Stored data:
*** Begin section ***

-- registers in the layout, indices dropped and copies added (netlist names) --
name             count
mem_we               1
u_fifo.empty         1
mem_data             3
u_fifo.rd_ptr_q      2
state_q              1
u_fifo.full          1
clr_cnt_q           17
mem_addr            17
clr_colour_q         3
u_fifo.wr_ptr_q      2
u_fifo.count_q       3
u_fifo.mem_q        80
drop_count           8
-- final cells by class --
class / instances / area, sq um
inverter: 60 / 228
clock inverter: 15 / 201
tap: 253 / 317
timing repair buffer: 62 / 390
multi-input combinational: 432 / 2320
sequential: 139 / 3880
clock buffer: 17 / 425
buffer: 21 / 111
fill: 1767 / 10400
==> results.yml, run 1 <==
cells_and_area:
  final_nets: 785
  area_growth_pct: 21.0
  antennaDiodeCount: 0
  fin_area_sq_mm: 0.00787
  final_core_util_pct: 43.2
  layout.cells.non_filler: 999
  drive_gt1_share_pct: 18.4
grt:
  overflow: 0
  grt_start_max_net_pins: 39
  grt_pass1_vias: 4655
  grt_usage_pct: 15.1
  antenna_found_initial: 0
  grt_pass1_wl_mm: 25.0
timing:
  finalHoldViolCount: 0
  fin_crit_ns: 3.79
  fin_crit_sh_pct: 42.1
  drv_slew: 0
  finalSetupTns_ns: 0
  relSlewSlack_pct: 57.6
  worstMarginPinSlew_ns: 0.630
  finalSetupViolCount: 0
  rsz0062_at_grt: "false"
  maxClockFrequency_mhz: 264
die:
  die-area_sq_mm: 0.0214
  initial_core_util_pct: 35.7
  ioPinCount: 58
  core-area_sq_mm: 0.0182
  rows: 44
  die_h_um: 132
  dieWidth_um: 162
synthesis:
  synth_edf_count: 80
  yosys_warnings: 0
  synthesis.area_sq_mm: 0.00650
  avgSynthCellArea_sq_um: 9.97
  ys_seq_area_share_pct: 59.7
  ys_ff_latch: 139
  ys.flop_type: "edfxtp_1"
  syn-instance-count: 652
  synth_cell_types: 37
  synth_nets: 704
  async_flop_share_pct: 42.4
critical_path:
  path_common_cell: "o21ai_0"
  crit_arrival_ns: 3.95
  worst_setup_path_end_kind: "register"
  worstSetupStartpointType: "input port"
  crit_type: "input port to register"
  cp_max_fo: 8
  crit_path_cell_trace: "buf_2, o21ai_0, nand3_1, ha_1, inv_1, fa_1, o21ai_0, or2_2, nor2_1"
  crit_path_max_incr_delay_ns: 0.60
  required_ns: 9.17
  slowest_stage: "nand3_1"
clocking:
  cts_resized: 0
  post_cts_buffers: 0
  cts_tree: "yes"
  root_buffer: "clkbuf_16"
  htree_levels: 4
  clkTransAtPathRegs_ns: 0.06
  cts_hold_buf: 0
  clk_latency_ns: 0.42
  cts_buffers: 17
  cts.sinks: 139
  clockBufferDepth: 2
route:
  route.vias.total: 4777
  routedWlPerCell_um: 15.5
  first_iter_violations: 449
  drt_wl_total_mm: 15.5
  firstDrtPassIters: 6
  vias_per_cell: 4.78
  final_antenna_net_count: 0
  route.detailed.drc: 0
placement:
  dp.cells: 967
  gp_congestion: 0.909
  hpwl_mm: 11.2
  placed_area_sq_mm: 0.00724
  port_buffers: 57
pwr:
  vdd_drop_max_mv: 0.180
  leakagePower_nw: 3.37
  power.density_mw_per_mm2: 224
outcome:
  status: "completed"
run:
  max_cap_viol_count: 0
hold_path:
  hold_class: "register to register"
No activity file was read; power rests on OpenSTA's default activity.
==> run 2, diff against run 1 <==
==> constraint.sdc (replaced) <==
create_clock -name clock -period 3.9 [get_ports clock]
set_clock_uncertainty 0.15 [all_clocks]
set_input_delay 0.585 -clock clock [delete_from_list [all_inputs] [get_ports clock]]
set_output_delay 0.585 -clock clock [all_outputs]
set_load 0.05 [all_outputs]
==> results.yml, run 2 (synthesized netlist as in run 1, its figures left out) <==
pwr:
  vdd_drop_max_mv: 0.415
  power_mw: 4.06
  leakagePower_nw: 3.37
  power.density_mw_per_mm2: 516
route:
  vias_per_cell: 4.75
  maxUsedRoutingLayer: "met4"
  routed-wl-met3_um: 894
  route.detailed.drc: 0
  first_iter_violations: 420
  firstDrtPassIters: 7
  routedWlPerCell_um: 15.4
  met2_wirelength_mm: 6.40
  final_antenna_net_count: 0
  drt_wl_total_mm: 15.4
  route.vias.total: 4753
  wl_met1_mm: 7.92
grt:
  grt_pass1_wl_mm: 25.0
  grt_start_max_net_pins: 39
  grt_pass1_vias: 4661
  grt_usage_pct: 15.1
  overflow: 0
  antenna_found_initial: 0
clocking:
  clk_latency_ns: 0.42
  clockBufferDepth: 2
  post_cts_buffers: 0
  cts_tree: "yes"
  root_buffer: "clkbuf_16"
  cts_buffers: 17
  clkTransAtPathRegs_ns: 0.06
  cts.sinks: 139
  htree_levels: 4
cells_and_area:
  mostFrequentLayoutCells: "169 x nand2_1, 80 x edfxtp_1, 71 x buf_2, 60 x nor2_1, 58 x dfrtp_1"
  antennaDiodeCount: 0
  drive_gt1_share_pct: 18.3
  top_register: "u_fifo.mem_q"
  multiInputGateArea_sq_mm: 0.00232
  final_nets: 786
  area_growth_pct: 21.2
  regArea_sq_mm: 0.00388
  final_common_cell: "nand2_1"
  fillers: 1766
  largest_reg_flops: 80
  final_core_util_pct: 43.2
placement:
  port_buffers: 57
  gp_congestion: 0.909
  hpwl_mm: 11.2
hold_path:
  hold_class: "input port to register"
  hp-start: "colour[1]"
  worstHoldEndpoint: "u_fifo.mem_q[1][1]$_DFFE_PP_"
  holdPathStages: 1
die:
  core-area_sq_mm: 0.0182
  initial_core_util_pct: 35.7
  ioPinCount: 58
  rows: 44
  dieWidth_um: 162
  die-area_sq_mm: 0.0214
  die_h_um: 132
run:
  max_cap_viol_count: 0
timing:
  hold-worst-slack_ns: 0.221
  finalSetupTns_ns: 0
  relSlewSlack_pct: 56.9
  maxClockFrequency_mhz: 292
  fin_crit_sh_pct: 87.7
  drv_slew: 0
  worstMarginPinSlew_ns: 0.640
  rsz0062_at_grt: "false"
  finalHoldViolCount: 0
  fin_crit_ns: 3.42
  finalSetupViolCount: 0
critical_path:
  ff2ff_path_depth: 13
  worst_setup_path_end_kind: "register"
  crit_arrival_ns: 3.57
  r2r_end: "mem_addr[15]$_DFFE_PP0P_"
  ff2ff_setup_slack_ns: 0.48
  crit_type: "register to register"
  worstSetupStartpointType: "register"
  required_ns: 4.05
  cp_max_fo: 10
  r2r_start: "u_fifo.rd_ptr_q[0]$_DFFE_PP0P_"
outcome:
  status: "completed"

*** End section ***

* _Exercise requirements_: Search the records for the string "firstDrtPassIters" and, wherever a line contains it, please copy that line.

* _Exercise response_:
  firstDrtPassIters: 6
  firstDrtPassIters: 7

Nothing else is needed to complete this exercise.